[Exercise material]:
------
File: src/rtl/tmr_scrub_if.sv
// ============================================================================
// tmr_scrub_if
// Replica-memory bus between the TMR scrub sequencer (master) and the three
// replicated memories (slave): one shared address, a read handshake returning
// all three replica words, and a write-back handshake carrying the voted word.
// Revision: 1.0
// ============================================================================
`default_nettype none

interface tmr_scrub_if #(
  parameter int ADDR_W = 4,
  parameter int DATA_W = 8
);
  logic [ADDR_W-1:0] addr;
  logic              rd_req;
  logic              rd_ack;
  logic [DATA_W-1:0] rdA;
  logic [DATA_W-1:0] rdB;
  logic [DATA_W-1:0] rdC;
  logic              wr_req;
  logic              wr_ack;
  logic [DATA_W-1:0] wr_data;

  modport master (
    output addr, rd_req, wr_req, wr_data,
    input  rd_ack, rdA, rdB, rdC, wr_ack
  );

  modport slave (
    input  addr, rd_req, wr_req, wr_data,
    output rd_ack, rdA, rdB, rdC, wr_ack
  );
endinterface

`default_nettype wire

File: src/rtl/tmr_scrub_sequencer.sv
// ============================================================================
// tmr_scrub_sequencer
// Periodically sweeps a triple-replicated memory: reads each word from all
// three replicas, majority-votes it and writes the voted word back whenever
// any replica disagrees. Flags a sticky fatal when all three replicas differ.
// Optional feature macro: TMR_SCRUB_ERRCNT_EN adds a saturating 8-bit
// mismatch counter output (err_cnt).
// The start pulse is named force_sweep because "force" is a reserved word.
// Revision: 1.0
// ============================================================================
`default_nettype none

module tmr_scrub_sequencer #(
  parameter int ADDR_W   = 4,
  parameter int DATA_W   = 8,
  parameter int DEPTH    = 16,
  parameter int PERIOD_W = 16
) (
  input  logic                clk,
  input  logic                rstn,
  input  logic                enable,
  input  logic [PERIOD_W-1:0] interval,
  input  logic                force_sweep,
  output logic                busy,
  output logic                done,
  output logic                fatal,
`ifdef TMR_SCRUB_ERRCNT_EN
  output logic [7:0]          err_cnt,
`endif
  tmr_scrub_if.master         bus
);

  localparam logic [2:0] ST_IDLE  = 3'd0;
  localparam logic [2:0] ST_WAIT  = 3'd1;
  localparam logic [2:0] ST_READ  = 3'd2;
  localparam logic [2:0] ST_CHECK = 3'd3;
  localparam logic [2:0] ST_WRITE = 3'd4;

  localparam logic [ADDR_W-1:0] LAST_ADDR = ADDR_W'(DEPTH - 1);

  logic [2:0]          state;
  logic [ADDR_W-1:0]   addr_q;
  logic [PERIOD_W-1:0] count;
  logic [DATA_W-1:0]   cap_a;
  logic [DATA_W-1:0]   cap_b;
  logic [DATA_W-1:0]   cap_c;
  logic [DATA_W-1:0]   wr_data_q;

  logic [DATA_W-1:0]   voted;
  logic                mismatch;
  logic                all_differ;
  logic                last_word;
  logic [2:0]          adv_state;
  logic [ADDR_W-1:0]   adv_addr;

  // Vote on the captured replicas and work out where "advance" goes next
  always_comb begin
    voted      = (cap_a & cap_b) | (cap_b & cap_c) | (cap_a & cap_c);
    mismatch   = (cap_a != voted) || (cap_b != voted) || (cap_c != voted);
    all_differ = (cap_a != cap_b) && (cap_b != cap_c) && (cap_a != cap_c);
    last_word  = (addr_q == LAST_ADDR);
    adv_state  = ST_READ;
    adv_addr   = addr_q + 1'b1;
    if (last_word) begin
      adv_state = enable ? ST_WAIT : ST_IDLE;
      adv_addr  = '0;
    end
  end

  // Sweep sequencer: interval wait, read, vote, optional write-back
  always_ff @(posedge clk or negedge rstn) begin
    if (!rstn) begin
      state     <= ST_IDLE;
      addr_q    <= '0;
      count     <= '0;
      cap_a     <= '0;
      cap_b     <= '0;
      cap_c     <= '0;
      wr_data_q <= '0;
      done      <= 1'b0;
      fatal     <= 1'b0;
    end else begin
      done <= 1'b0;
      case (state)
        ST_IDLE: begin
          if (enable) begin
            if (force_sweep) begin
              state  <= ST_READ;
              addr_q <= '0;
            end else begin
              state <= ST_WAIT;
              count <= interval;
            end
          end
        end
        ST_WAIT: begin
          // Dropping enable wins over a simultaneous force pulse
          if (!enable) begin
            state <= ST_IDLE;
          end else if ((count == '0) || force_sweep) begin
            state  <= ST_READ;
            addr_q <= '0;
          end else begin
            count <= count - 1'b1;
          end
        end
        ST_READ: begin
          if (bus.rd_ack) begin
            cap_a <= bus.rdA;
            cap_b <= bus.rdB;
            cap_c <= bus.rdC;
            state <= ST_CHECK;
          end
        end
        ST_CHECK: begin
          if (all_differ) begin
            fatal <= 1'b1;
          end
          if (mismatch) begin
            wr_data_q <= voted;
            state     <= ST_WRITE;
          end else begin
            state  <= adv_state;
            addr_q <= adv_addr;
            done   <= last_word;
            if (last_word) begin
              count <= interval;
            end
          end
        end
        ST_WRITE: begin
          if (bus.wr_ack) begin
            state  <= adv_state;
            addr_q <= adv_addr;
            done   <= last_word;
            if (last_word) begin
              count <= interval;
            end
          end
        end
        default: begin
          state <= ST_IDLE;
        end
      endcase
    end
  end

`ifdef TMR_SCRUB_ERRCNT_EN
  // Saturating count of words found with any replica disagreeing
  always_ff @(posedge clk or negedge rstn) begin
    if (!rstn) begin
      err_cnt <= 8'd0;
    end else if ((state == ST_CHECK) && mismatch && (err_cnt != 8'hFF)) begin
      err_cnt <= err_cnt + 8'd1;
    end
  end
`endif

  // Requests and busy decode straight from the state register
  always_comb begin
    busy        = (state == ST_READ) || (state == ST_CHECK) || (state == ST_WRITE);
    bus.rd_req  = (state == ST_READ);
    bus.wr_req  = (state == ST_WRITE);
    bus.addr    = addr_q;
    bus.wr_data = wr_data_q;
  end

endmodule

`default_nettype wire

File: src/flat_wrapper.sv
// flat-port wrapper written by rule: the top's interface ports become plain ports
module tmr_scrub_sequencer_flat 
#(
  parameter int ADDR_W   = 4,
  parameter int DATA_W   = 8,
  parameter int DEPTH    = 16,
  parameter int PERIOD_W = 16
)
  (clk, rstn, enable, interval, force_sweep, busy, done, fatal, bus_addr, bus_rd_req, bus_wr_req, bus_wr_data, bus_rd_ack, bus_rdA, bus_rdB, bus_rdC, bus_wr_ack);
  tmr_scrub_if #(.ADDR_W(ADDR_W), .DATA_W(DATA_W)) bus_i ();
  input  logic clk;
  input  logic rstn;
  input  logic enable;
  input  logic [PERIOD_W-1:0] interval;
  input  logic force_sweep;
  output logic busy;
  output logic done;
  output logic fatal;
  output wire logic [$bits(bus_i.addr)-1:0] bus_addr;
  output wire logic [$bits(bus_i.rd_req)-1:0] bus_rd_req;
  output wire logic [$bits(bus_i.wr_req)-1:0] bus_wr_req;
  output wire logic [$bits(bus_i.wr_data)-1:0] bus_wr_data;
  input wire logic [$bits(bus_i.rd_ack)-1:0] bus_rd_ack;
  input wire logic [$bits(bus_i.rdA)-1:0] bus_rdA;
  input wire logic [$bits(bus_i.rdB)-1:0] bus_rdB;
  input wire logic [$bits(bus_i.rdC)-1:0] bus_rdC;
  input wire logic [$bits(bus_i.wr_ack)-1:0] bus_wr_ack;
  assign bus_addr = bus_i.addr;
  assign bus_rd_req = bus_i.rd_req;
  assign bus_wr_req = bus_i.wr_req;
  assign bus_wr_data = bus_i.wr_data;
  assign bus_i.rd_ack = bus_rd_ack;
  assign bus_i.rdA = bus_rdA;
  assign bus_i.rdB = bus_rdB;
  assign bus_i.rdC = bus_rdC;
  assign bus_i.wr_ack = bus_wr_ack;
  tmr_scrub_sequencer #(.ADDR_W(ADDR_W), .DATA_W(DATA_W), .DEPTH(DEPTH), .PERIOD_W(PERIOD_W)) u_core (.clk(clk), .rstn(rstn), .enable(enable), .interval(interval), .force_sweep(force_sweep), .busy(busy), .done(done), .fatal(fatal), .bus(bus_i));
endmodule
File: config.mk
export PLATFORM = sky130hd
export DESIGN_NAME = tmr_scrub_sequencer_flat
export DESIGN_NICKNAME = d
export VERILOG_FILES = /design/src/rtl/tmr_scrub_if.sv /design/src/rtl/tmr_scrub_sequencer.sv /design/src/flat_wrapper.sv
export SDC_FILE = /design/constraint.sdc
export NUM_CORES = 1
export LEC_CHECK = 0
export BUFFER_PORTS_ARGS = -buffer_cell sky130_fd_sc_hd__clkbuf_2
export CAP_MARGIN = 5
export CORE_MARGIN = 5
export CORE_UTILIZATION = 60
export DETAILED_ROUTE_END_ITERATION = 6
export PLACE_DENSITY = 0.85
export SYNTH_ARGS = -nofsm -noshare
export SYNTH_HDL_FRONTEND = slang
export SYNTH_SLANG_ARGS = --single-unit
export TNS_END_PERCENT = 50
File: constraint.sdc
create_clock -name clk -period 3.9 [get_ports clk]
set_input_delay 0.39 -clock clk [delete_from_list [all_inputs] [get_ports clk]]
set_output_delay 0.39 -clock clk [all_outputs]
set_load 0.03 [all_outputs]
# After elaboration in Yosys (flattened, before gate mapping)
# Cells that the tools add are included.
dict set report classes {
  muxes 29
  bitwise 5
  reduce_logical 16
  addsub 2
  eq_ne 21
}
# operator n
set op_table {}
lappend op_table {{$mux W16} 7}
lappend op_table {{$pmux W16 S4} 1}
lappend op_table {{$ne A8 B8 Y1} 6}
lappend op_table {{$mux W4} 7}
lappend op_table {{$and A8 B8 Y8} 3}
lappend op_table {{$mux W3} 7}
lappend op_table {{$logic_not A16 Y1} 1}
lappend op_table {{$or A8 B8 Y8} 2}
lappend op_table {{$pmux W4 S4} 1}
lappend op_table {{$sub A16 B1 Y16 const B} 1}
lappend op_table {{$pmux W3 S5} 1}
lappend op_table {{$reduce_and A7 Y1} 2}
lappend op_table {{$ne A2 B2 Y1 const B} 6}
lappend op_table {{$eq A3 B2 Y1 const B} 2}
lappend op_table {{$ne A2 B1 Y1 const B} 3}
lappend op_table {{$reduce_and A2 Y1} 3}
lappend op_table {{$logic_or A1 B1 Y1} 5}
lappend op_table {{$add A4 B1 Y4 const B} 1}
lappend op_table {{$eq A4 B4 Y1 const B} 1}
lappend op_table {{$reduce_and A4 Y1} 1}
lappend op_table {{$reduce_bool A4 Y1} 1}
lappend op_table {{$eq A3 B1 Y1 const B} 1}
lappend op_table {{$eq A3 B3 Y1 const B} 1}
lappend op_table {{$logic_not A3 Y1} 1}
lappend op_table {{other kinds (5)} 8}
dict set report totals {
  word_cells 82
  output_inout_bits 17
  ff_bits 57
  input_bits 46
}

# Longest topological paths before layout
dict set report logic_depth {
  word_depth 8
  depth_mapped 11
  mapped_depth_nobuf 8
}

# Worst setup path before layout
# No wires, ideal clock.
dict set report synth_path {
  path_kind {register to register}
  startpoint {register u_core.cap_c[2]}
  endpoint {register u_core.count[4]}
  arrival_time_ps 2199
  path_buffers 2
  path_stages_with_launch 10
  setup_time_ps 122
  period_less_slack_ps 2320
  setup_slack_ps 1580
  required_ps 3778
  path_cell_list {dfrtp_1 > ha_1 > or3_4 > and4_1 > o2111ai_2 > o31ai_4 > and2_1 > buf_6 > buf_6 > a32o_1}
}
dict set report synth_between {
  elab_chain_len 8
  word_cells_on_any_way 11
  classes_between {eq/ne (4); bitwise (4); reduce/logical (3)}
}
# element line
set synth_lines {}
lappend synth_lines {{from (decl)} tmr_scrub_sequencer.sv:46} ;# logic [DATA_W-1:0] cap_c;
lappend synth_lines {{from (signal assigned)} tmr_scrub_sequencer.sv:111} ;# cap_c <= bus.rdC;
lappend synth_lines {{$and A8 B8 Y8} tmr_scrub_sequencer.sv:58} ;# voted = (cap_a & cap_b) | (cap_b & cap_c) | (cap_a & cap_c);
lappend synth_lines {{$or A8 B8 Y8 (2 in series)} tmr_scrub_sequencer.sv:58}
lappend synth_lines {{$ne A8 B8 Y1} tmr_scrub_sequencer.sv:59} ;# mismatch = (cap_a != voted) || (cap_b != voted) || (cap_c != voted);
lappend synth_lines {{$logic_or A1 B1 Y1} tmr_scrub_sequencer.sv:59}
lappend synth_lines {{$logic_or A1 B1 Y1 *} tmr_scrub_sequencer.sv:59}
lappend synth_lines {{$ne A2 B2 Y1 (no source line) *} n/a}
lappend synth_lines {{$reduce_and A7 Y1 (no source line) *} n/a}
lappend synth_lines {{to (signal assigned)} tmr_scrub_sequencer.sv:92} ;# count <= interval;
lappend synth_lines {{to (signal assigned)} tmr_scrub_sequencer.sv:104} ;# count <= count - 1'b1;
lappend synth_lines {{to (signal assigned)} tmr_scrub_sequencer.sv:127} ;# count <= interval;
lappend synth_lines {{to (decl)} tmr_scrub_sequencer.sv:43} ;# logic [PERIOD_W-1:0] count;
# Mark *: on every way between the ends. The rest lies on a longest branch, timed or not.
# A chain may end at the register's enable or synchronous reset.

# Worst setup path in the final report
dict set report layout_path {
  startpoint {register u_core.cap_c[3]}
  endpoint {register u_core.count[1]}
}
# Same word-level chain as after synthesis.

==> run_results.csv <==
group,metric,value,unit
timing,maxSlewHeadroom,24.11,%
pwr,ir_worst_vdd,0.4169,mV
yosys,synth-async-reset-ratio,100.0,%
pwr,power_density,827.1,nW/um^2
detailed_routing,drc,0,
outcome,status,"finished, final reports clean",
yosys,avgSynthCellArea,10.12,sq um
yosys,synth_fp_nets,414,
clock_tree,htreeDepth,3,
placed_design,port_buffers,62,
timing,period_minus_slack,2917,ps
grt,grt_pass1_vias,3075,
clock_tree,ctsHoldBuffers,0,
timing,rsz0062_at_grt,"false",
yosys,ys_seq_elements,57,
yosys,synthAdderAreaFrac,9.400,%
clock_tree,clock-sinks,57,
timing,period_share,74.79,%
detailed_routing,drt_pre_antenna_iters,5,
clock_tree,clk_pin_slew,70,ps
yosys,synth_warnings,0,
layout,mostFrequentLayoutCells,"clkbuf_2 (62), dfrtp_1 (57), nand2_1 (35), mux2_2 (26), ha_1 (26)",
detailed_routing,wl,8234,um
yosys,synth_flop_cell,"dfrtp_1",
detailed_routing,ant_nets,0,
die,die_w,85.95,um
grt,overflow,0,
worst_hold_path,hp-class,"in2async",
pwr,p_leak,1.775,nW
clock_tree,cts-root-buf,"clkbuf_8",
timing,final_hold_viol_count,0,
clock_tree,numCtsBuffers,9,
clock_tree,cts_tree,"done",
yosys,synth-xor-area-share,0,%
flow_run,maxCapViolations,0,
timing,setup_tns,0,ps
worst_setup_path,worstSetupPathType,"reg2reg",
clock_tree,clock_path_buffers,2,
yosys,synth_top_family_by_area,"simple AND/OR/NAND/NOR gates",
detailed_routing,vias,3045,
layout,n_antenna_cell,0,
die,rows,27,
yosys,yosys.area_share.simple,18.37,%
die,coreArea,5540,sq um
detailed_routing,drtIter0Drc,285,
yosys,synth_area_leaders,"dfrtp_1 (41%), ha_1 (9.4%), mux2_2 (8.5%)",
layout,area_delta_synth_final,15.11,%
layout,post-route-util,71.91,%
yosys,synthesis.instances,342,
timing,tightestPinTransition,1138,ps
grt,grt_pass1_wl,14380,um
grt,grt_max_degree,58,
timing,fin_skew,8.534,ps
clock_tree,cts.repair.resized,0,
timing,drv_slew,0,
clock_tree,clk-insertion-delay-late,330,ps
yosys,muxShareOfSynthArea,10.77,%
die,die_h,85.95,um
layout,drive_gt1_share,28.61,%
placed_design,gp_congestion,0.8536,
die,die_area,7387,sq um
worst_setup_path,path_max_fanout,16,
yosys,synth_compound_area_share,16.92,%
timing,finalSetupViolCount,0,
yosys,synth_area,3461,sq um
die,start_util,62.47,%
yosys,yosys.cell_types.count,51,
yosys,synth-edff-count,0,
worst_setup_path,critPathLaunchType,"flip-flop",
worst_setup_path,crit_required,4160,ps
grt,grt_usage,24.19,%
yosys,ys_seq_area_share,41.21,%
worst_setup_path,critical_path_arrival,3170,ps
grt,grt_antenna_before_repair,0,
die,io_pins,63,
yosys,synth_area_leader_cell,"dfrtp_1",
clock_tree,cts_setup_buffers,0,
detailed_routing,wl_per_cell,17.12,um
worst_setup_path,endpoint_kind,"flip-flop",
layout,nets,476,
placed_design,dp_hpwl,6007,um
pwr,total_power,3.295,mW
detailed_routing,post_drt_via_cell_ratio,6.331,
timing,max_freq,0.3428,GHz
yosys,synth_top_cell_area_share,41.21,%
layout,final_common_cell,"clkbuf_2",
==> where the power goes <==
part / switching (mW) / total [mW] / internal (mW)
sequential: 0.350 / 1.22 / 0.867
clock: 0.233 / 0.495 / 0.262
combinational: 0.888 / 1.58 / 0.695
total: 1.47 / 3.30 / 1.82
==> per-layer routing <==
metal | track usage, % | up-vias | routed length, um
li1 | - | 1432 | -
met1 | 32.76 | 1457 | 3695
met2 | 39.59 | 141 | 3926
met3 | 3.842 | 15 | 490
met4 | 7.770 | 0 | 122
met5 | 0 | - | 0
==> final timing paths <==
| kind | to | slack, ps | start | cells past startpoint |
|---|---|---|---|---|
| max | u_core.count[1]$_DFFE_PN0P_ | 980 | u_core.cap_c[3]$_DFFE_PN0P_ | 8 |
| min | u_core.bus.wr_data[1]$_DFFE_PN0P_ | 200 | rstn | 2 |
| max reg2reg | u_core.count[1]$_DFFE_PN0P_ | 980 | u_core.cap_c[3]$_DFFE_PN0P_ | 8 |
| min reg2reg | u_core.bus.wr_data[3]$_DFFE_PN0P_ | 480 | u_core.bus.wr_data[3]$_DFFE_PN0P_ | 2 |
| max in group asynchronous | u_core.state[0]$_DFFE_PN0P_ | 3230 | rstn | 2 |
| min in group clk | u_core.cap_a[5]$_DFFE_PN0P_ | 290 | bus_rdA[5] | 2 |
==> synth_stat cells (6+ instances only) <==
| cell | count |
|---|---|
| nand3_1 | 17 |
| or3_1 | 7 |
| nor3_1 | 10 |
| o21ai_0 | 21 |
| mux2i_1 | 8 |
| ha_1 | 26 |
| a22o_1 | 7 |
| dfrtp_1 | 57 |
| a31oi_1 | 6 |
| o31ai_1 | 6 |
| nand2_1 | 35 |
| nor4_1 | 8 |
| inv_1 | 8 |
| mux2_2 | 26 |
| nor2_1 | 11 |
| a21oi_1 | 14 |
| clkbuf_1 | 7 |
==> flip-flops by register name (all words and copies together) (netlist names) <==
name                count
u_core.bus.addr         4
u_core.fatal            1
u_core.cap_a            8
u_core.done             1
u_core.state            3
u_core.bus.wr_data      8
u_core.count           16
u_core.cap_c            8
u_core.cap_b            8
==> logic make-up (layout without fill, tap and decap cells) <==
kind of cell / after synthesis / in the layout
simple gates: 118 / 118
compound gates: 83 / 83
flops: 57 / 57
mux: 34 / 34
fa+ha+maj: 26 / 26
buf+inv: 24 / 91
==> worst max-delay path, stage by stage, from the launching register on <==
cell and delay [ps]:
dfrtp_1 430, ha_1 220, nor3_1 370, mux2i_1 270
o2111ai_2 220, o31ai_4 250, buf_4 240, and2_1 590
mux2i_1 250
==> stage by stage <==
| stage | setup WS, ps | hold slack, ps | instances | instance area (sq um) |
|---|---|---|---|---|
| final | 983.1 | 200.8 | 481 | 3984 |
| after global placement | 1112 | 464.8 | 465 | 3810 |
| after global routing | 828.4 | 272.7 | 481 | 3984 |
| after CTS | 1044 | 227.4 | 481 | 3984 |
| after detailed placement | 1055 | 483.4 | 465 | 3810 |
| after floorplan | 1580 | 94.41 | 342 | 3461 |
==> area by class of cell <==
type,count,area [sq um]
clock buffers,13,158.9
clock inverters,3,15.01
fillers,408,1556
inverters,9,33.78
multi-input cells,261,1919
flip-flops and latches,57,1426
well taps,72,90.09
repair buffers,66,340.3
Note: power is estimated with default switching activity, not from simulation.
------
[What this task involves]: For the string "gates", search the preceding data and copy every line that includes it.

[Response to this task]:
yosys,synth_top_family_by_area,"simple AND/OR/NAND/NOR gates",
simple gates: 118 / 118
compound gates: 83 / 83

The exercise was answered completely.